(Exercise input begins)
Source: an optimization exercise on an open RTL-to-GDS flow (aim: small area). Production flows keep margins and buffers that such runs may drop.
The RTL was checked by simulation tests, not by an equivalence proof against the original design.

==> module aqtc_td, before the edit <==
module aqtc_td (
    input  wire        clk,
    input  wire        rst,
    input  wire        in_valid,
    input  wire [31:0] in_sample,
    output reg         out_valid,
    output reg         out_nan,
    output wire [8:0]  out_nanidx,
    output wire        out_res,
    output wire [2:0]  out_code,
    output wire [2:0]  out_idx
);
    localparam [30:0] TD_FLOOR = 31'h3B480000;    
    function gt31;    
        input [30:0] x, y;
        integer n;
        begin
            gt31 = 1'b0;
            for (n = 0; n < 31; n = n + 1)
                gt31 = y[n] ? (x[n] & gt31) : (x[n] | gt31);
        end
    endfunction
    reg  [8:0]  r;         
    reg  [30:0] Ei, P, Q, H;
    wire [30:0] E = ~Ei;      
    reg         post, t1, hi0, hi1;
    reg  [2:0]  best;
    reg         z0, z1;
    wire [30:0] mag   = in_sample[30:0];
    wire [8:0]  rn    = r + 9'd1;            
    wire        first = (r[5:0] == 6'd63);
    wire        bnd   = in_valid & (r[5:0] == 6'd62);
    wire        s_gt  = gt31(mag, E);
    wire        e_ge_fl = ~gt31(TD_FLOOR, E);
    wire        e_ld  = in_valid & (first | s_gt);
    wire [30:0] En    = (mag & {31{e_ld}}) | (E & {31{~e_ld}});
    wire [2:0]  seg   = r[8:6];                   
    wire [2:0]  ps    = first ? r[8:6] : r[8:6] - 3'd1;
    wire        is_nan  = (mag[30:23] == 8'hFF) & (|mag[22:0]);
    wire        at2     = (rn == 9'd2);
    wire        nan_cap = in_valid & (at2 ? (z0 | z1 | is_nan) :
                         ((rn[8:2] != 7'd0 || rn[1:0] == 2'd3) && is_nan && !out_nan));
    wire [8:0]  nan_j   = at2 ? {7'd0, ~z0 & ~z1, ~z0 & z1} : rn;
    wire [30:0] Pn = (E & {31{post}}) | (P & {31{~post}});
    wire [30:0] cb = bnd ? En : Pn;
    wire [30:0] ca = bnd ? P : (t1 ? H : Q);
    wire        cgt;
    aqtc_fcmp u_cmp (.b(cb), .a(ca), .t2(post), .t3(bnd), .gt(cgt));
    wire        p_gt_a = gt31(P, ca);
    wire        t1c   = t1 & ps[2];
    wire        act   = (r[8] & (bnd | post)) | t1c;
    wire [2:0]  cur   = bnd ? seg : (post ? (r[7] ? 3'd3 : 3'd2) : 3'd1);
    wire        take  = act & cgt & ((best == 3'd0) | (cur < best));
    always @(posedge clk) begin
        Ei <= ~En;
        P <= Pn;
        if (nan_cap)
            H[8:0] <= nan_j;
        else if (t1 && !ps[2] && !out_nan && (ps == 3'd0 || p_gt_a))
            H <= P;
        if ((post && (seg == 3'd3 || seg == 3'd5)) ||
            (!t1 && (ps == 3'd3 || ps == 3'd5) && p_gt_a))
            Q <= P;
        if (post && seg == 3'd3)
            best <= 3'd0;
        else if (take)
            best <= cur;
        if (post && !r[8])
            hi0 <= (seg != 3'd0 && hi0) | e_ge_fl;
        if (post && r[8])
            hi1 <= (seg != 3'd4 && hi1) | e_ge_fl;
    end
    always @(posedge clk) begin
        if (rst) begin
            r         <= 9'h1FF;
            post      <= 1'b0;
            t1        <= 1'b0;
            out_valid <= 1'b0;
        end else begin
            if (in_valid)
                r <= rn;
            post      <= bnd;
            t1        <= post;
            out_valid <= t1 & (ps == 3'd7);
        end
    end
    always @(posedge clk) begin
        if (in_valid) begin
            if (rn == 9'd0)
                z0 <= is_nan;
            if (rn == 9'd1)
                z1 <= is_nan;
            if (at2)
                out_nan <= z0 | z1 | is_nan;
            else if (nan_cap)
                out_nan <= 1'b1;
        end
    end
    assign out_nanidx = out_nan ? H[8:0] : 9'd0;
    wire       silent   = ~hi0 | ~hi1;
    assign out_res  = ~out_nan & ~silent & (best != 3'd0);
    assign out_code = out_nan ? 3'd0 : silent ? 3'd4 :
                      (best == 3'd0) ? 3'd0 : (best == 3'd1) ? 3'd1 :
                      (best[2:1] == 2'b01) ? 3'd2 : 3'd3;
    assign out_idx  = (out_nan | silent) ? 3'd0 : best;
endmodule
(Exercise input ends)
Exercise objective: Using the records above, set down exactly the lines from the one with "t1, hi0, hi1;" through the one with "(r[5:0] == 6'd62);", inclusive, and nothing more.

Result of the exercise:
    reg         post, t1, hi0, hi1;
    reg  [2:0]  best;
    reg         z0, z1;
    wire [30:0] mag   = in_sample[30:0];
    wire [8:0]  rn    = r + 9'd1;            
    wire        first = (r[5:0] == 6'd63);
    wire        bnd   = in_valid & (r[5:0] == 6'd62);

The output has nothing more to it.